Twenty years and a lot of language school deals later — including Pilgrims, which I built and sold myself at a then-record P/E multiple, alongside other education and careers transactions including Studio Cambridge, ELA Dublin, MM Study and The Career Portal — here is what I would want any owner thinking about a sale to know before they pick up the phone.
ELT is not a normal business, and that scares the wrong buyers
Most M&A advisors are used to businesses that earn revenue evenly across twelve months. ELT, particularly the junior summer end of it, does not behave that way. A school can do well over half its annual revenue in eight weeks. The cash-flow chart looks alarming if you have never seen one before, and the first thing a generalist advisor does — or worse, a generalist buyer — is treat the off-season as a problem to be solved rather than the structural reality of the sector.
This matters because it filters who you should be talking to. A buyer who walks away from the seasonality is not your buyer. A buyer who understands that the August booking curve is the asset, and who knows how to model the working-capital cycle around it, is the one who will pay a fair price. Part of running a sale process for a language school is making sure the wrong buyers do not waste your time and the right ones see what they are actually looking at.
What buyers really stress-test
In my experience there are five things sophisticated ELT buyers test before they put a number on the table.
• Source-market diversification — what happens if the Italian agents pull back, or a government scholarship programme changes? A book of business with one source market over 30% is a buyer concern. Spread across five or six is reassuring.

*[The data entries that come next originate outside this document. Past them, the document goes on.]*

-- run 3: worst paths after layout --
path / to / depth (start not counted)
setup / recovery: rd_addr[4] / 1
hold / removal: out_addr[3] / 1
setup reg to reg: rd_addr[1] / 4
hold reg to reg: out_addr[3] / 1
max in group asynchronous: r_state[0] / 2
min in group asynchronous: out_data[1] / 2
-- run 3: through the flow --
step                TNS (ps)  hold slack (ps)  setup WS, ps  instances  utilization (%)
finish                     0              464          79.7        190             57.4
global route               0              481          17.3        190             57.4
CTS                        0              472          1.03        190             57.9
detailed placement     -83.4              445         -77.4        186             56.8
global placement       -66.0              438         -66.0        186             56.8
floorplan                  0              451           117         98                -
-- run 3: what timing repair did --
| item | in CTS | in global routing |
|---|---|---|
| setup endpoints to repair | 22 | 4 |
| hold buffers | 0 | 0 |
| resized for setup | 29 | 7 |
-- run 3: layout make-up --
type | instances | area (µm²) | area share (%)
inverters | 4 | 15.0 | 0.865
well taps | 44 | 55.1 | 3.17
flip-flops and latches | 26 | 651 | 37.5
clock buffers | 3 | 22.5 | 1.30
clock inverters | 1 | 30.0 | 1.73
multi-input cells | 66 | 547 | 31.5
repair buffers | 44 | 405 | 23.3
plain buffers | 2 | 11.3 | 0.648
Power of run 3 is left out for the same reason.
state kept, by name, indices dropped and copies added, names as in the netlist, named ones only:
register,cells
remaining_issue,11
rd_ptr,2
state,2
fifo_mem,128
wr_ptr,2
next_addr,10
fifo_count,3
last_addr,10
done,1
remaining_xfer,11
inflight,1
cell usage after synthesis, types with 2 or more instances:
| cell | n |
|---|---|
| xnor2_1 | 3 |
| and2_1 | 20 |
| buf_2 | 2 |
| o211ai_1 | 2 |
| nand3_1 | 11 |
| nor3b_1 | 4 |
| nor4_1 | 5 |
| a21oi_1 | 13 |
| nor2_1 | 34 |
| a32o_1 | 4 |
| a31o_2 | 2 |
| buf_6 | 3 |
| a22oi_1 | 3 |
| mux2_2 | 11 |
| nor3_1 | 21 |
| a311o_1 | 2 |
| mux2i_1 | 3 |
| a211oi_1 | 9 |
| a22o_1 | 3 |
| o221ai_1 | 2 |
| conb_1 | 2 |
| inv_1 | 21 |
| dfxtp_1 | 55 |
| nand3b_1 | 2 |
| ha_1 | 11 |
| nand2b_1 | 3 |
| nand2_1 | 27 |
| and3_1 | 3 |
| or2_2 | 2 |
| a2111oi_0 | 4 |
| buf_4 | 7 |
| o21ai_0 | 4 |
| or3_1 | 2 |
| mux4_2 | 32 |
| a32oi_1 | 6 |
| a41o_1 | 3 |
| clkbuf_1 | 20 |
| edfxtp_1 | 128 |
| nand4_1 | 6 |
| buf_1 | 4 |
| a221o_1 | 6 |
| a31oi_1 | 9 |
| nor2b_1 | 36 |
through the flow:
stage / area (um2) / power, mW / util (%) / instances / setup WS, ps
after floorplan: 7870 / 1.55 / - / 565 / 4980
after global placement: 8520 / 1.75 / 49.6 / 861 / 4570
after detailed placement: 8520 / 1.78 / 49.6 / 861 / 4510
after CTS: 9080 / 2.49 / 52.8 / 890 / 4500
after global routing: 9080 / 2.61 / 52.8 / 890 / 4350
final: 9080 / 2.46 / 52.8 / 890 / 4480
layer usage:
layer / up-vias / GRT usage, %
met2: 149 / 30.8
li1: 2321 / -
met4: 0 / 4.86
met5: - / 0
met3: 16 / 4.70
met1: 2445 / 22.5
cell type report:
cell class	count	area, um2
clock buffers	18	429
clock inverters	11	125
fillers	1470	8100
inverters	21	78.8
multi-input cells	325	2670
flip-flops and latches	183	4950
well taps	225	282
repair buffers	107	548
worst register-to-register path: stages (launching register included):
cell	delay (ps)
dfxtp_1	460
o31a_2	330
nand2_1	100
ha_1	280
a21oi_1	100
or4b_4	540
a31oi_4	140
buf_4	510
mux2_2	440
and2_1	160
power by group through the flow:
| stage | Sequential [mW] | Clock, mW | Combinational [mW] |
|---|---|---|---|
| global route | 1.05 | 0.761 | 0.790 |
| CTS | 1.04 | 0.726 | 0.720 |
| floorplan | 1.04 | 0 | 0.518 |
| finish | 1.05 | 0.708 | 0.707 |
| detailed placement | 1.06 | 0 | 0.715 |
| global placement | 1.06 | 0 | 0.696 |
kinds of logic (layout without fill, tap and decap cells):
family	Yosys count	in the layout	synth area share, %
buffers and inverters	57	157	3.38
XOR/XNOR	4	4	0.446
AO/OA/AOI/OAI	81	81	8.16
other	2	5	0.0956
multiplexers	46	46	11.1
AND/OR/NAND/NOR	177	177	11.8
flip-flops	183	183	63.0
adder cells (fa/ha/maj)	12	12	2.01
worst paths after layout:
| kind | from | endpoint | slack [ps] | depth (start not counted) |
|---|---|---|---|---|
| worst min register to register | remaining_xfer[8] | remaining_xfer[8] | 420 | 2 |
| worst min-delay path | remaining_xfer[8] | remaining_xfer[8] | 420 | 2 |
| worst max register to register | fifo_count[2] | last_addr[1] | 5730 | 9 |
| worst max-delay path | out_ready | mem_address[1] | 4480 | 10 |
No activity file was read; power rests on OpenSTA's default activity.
## config.mk

```make
export PLATFORM = sky130hd
export DESIGN_NAME = fractal_axis_out
export DESIGN_NICKNAME = d
export VERILOG_FILES = /design/src/rtl/fractal_axis_out.sv
export SDC_FILE = /design/constraint.sdc
export NUM_CORES = 1
export LEC_CHECK = 0
export ABC_AREA = 1
export ABC_CLOCK_PERIOD_IN_PS = 4000
export CAP_MARGIN = 20
export CORE_ASPECT_RATIO = 1.4
export CORE_MARGIN = 2
export CORE_UTILIZATION = 45
export DETAILED_ROUTE_END_ITERATION = 8
export PLACE_DENSITY = 0.61
export SYNTH_ARGS = -nofsm -noshare
export SYNTH_HDL_FRONTEND = slang
export SYNTH_SLANG_ARGS = --single-unit
export TNS_END_PERCENT = 100
```

## constraint.sdc

```tcl
create_clock -name clk -period 4 [get_ports clk]
set_clock_uncertainty 0.1 [all_clocks]
set_input_delay 0.4 -clock clk [delete_from_list [all_inputs] [get_ports clk]]
set_output_delay 0.4 -clock clk [all_outputs]
set_load 0.005 [all_outputs]
```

• Accreditation — British Council, ABLS, EAQUALS, ACELS in Ireland — and how recent the inspection grades are. These are formal quality marks recognised by sophisticated buyers; the difference between a fresh British Council inspection with a strong grade and one due to expire is a price item.
• Property — freehold, leased, with a charge over it, sitting in a separate company? The structuring decision is often the largest item on the value-creation list.
• Agent concentration — does one agent account for a disproportionate share of bookings? Top-five agent concentration above 40% triggers questions; above 60% is a deal-shape conversation.
• The route a buyer needs to access the UK market matters more than it used to. International acquirers from Hong Kong, the Middle East and continental Europe are particularly interested in established British Council-accredited schools because the accreditation and the UK brand together effectively act as a market-entry mechanism. Studio Cambridge was eventually sold to a Hong Kong group that valued the school's UCAS track record and the Student Route visa sponsorship licence alongside the academic offering. The same school marketed only domestically would have attracted a meaningfully narrower buyer pool — and a different price.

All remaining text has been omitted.